START Given data

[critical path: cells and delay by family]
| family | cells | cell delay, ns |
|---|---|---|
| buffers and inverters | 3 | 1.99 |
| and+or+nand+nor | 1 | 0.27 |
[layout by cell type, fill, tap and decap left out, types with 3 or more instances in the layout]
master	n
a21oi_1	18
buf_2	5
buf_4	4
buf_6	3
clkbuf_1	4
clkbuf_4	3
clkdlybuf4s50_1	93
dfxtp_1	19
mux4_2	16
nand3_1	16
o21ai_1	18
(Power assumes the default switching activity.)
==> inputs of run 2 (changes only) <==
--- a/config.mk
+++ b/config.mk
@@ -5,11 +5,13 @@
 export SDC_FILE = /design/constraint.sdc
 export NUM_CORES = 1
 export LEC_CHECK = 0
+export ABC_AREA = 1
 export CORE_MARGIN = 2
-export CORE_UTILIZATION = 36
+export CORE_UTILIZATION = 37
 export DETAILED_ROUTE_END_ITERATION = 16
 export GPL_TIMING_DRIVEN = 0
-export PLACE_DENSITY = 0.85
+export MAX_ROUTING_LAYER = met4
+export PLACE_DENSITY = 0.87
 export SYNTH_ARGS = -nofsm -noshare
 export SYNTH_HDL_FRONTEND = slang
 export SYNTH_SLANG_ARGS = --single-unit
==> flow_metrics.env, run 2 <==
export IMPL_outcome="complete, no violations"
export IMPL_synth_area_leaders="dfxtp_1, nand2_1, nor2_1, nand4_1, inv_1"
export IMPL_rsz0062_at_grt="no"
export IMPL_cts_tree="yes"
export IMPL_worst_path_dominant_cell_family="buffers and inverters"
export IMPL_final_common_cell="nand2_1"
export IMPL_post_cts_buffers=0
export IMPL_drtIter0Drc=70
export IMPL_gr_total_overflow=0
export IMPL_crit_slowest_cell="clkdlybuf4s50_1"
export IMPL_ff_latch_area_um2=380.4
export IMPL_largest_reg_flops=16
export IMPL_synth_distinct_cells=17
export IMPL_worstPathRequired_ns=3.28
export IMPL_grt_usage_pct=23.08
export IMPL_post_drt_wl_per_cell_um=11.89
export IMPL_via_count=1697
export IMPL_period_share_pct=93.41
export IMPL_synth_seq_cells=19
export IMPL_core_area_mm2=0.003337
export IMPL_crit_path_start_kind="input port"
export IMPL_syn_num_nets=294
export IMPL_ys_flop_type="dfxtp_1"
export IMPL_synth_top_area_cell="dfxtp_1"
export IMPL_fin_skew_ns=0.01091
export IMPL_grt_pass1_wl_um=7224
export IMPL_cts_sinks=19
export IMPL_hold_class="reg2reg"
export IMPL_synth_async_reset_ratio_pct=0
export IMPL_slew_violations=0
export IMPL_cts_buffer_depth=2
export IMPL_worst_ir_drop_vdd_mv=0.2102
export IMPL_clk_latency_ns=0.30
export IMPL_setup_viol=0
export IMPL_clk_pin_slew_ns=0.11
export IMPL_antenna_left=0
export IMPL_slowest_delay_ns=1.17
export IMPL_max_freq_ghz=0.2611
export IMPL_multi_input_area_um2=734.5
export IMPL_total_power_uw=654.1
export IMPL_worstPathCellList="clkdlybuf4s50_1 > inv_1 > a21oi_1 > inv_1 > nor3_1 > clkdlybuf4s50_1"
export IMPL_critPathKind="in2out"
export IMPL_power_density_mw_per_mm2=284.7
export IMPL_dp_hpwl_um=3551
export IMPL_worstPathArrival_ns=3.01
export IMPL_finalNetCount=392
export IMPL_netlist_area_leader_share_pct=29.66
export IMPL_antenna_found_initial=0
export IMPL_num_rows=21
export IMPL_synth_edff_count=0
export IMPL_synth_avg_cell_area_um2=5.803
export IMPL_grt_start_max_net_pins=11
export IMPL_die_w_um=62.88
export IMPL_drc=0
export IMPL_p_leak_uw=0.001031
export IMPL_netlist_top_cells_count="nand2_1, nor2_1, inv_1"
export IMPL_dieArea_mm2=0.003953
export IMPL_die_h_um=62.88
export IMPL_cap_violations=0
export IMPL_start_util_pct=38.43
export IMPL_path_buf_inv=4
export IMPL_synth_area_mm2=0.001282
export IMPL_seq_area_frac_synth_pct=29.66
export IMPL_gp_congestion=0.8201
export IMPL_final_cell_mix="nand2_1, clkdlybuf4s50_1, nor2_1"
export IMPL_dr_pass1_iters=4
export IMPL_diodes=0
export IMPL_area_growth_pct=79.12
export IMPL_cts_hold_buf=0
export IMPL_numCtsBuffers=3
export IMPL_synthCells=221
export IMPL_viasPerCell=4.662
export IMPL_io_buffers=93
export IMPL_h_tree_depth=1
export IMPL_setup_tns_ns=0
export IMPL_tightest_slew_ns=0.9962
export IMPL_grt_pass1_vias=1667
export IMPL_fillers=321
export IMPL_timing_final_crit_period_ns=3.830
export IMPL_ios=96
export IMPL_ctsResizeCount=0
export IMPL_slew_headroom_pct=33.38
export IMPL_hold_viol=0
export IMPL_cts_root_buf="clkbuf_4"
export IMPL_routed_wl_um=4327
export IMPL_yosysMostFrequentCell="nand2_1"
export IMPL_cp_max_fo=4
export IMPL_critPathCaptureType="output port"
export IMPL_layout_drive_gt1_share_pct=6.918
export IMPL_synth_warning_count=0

END Given data

**Task to carry out**
Quote, word for word, every line from the top of the entries through the line that holds "export IMPL_synth_seq_cells=19".

**Answer for the task**
[critical path: cells and delay by family]
| family | cells | cell delay, ns |
|---|---|---|
| buffers and inverters | 3 | 1.99 |
| and+or+nand+nor | 1 | 0.27 |
[layout by cell type, fill, tap and decap left out, types with 3 or more instances in the layout]
master	n
a21oi_1	18
buf_2	5
buf_4	4
buf_6	3
clkbuf_1	4
clkbuf_4	3
clkdlybuf4s50_1	93
dfxtp_1	19
mux4_2	16
nand3_1	16
o21ai_1	18
(Power assumes the default switching activity.)
==> inputs of run 2 (changes only) <==
--- a/config.mk
+++ b/config.mk
@@ -5,11 +5,13 @@
 export SDC_FILE = /design/constraint.sdc
 export NUM_CORES = 1
 export LEC_CHECK = 0
+export ABC_AREA = 1
 export CORE_MARGIN = 2
-export CORE_UTILIZATION = 36
+export CORE_UTILIZATION = 37
 export DETAILED_ROUTE_END_ITERATION = 16
 export GPL_TIMING_DRIVEN = 0
-export PLACE_DENSITY = 0.85
+export MAX_ROUTING_LAYER = met4
+export PLACE_DENSITY = 0.87
 export SYNTH_ARGS = -nofsm -noshare
 export SYNTH_HDL_FRONTEND = slang
 export SYNTH_SLANG_ARGS = --single-unit
==> flow_metrics.env, run 2 <==
export IMPL_outcome="complete, no violations"
export IMPL_synth_area_leaders="dfxtp_1, nand2_1, nor2_1, nand4_1, inv_1"
export IMPL_rsz0062_at_grt="no"
export IMPL_cts_tree="yes"
export IMPL_worst_path_dominant_cell_family="buffers and inverters"
export IMPL_final_common_cell="nand2_1"
export IMPL_post_cts_buffers=0
export IMPL_drtIter0Drc=70
export IMPL_gr_total_overflow=0
export IMPL_crit_slowest_cell="clkdlybuf4s50_1"
export IMPL_ff_latch_area_um2=380.4
export IMPL_largest_reg_flops=16
export IMPL_synth_distinct_cells=17
export IMPL_worstPathRequired_ns=3.28
export IMPL_grt_usage_pct=23.08
export IMPL_post_drt_wl_per_cell_um=11.89
export IMPL_via_count=1697
export IMPL_period_share_pct=93.41
export IMPL_synth_seq_cells=19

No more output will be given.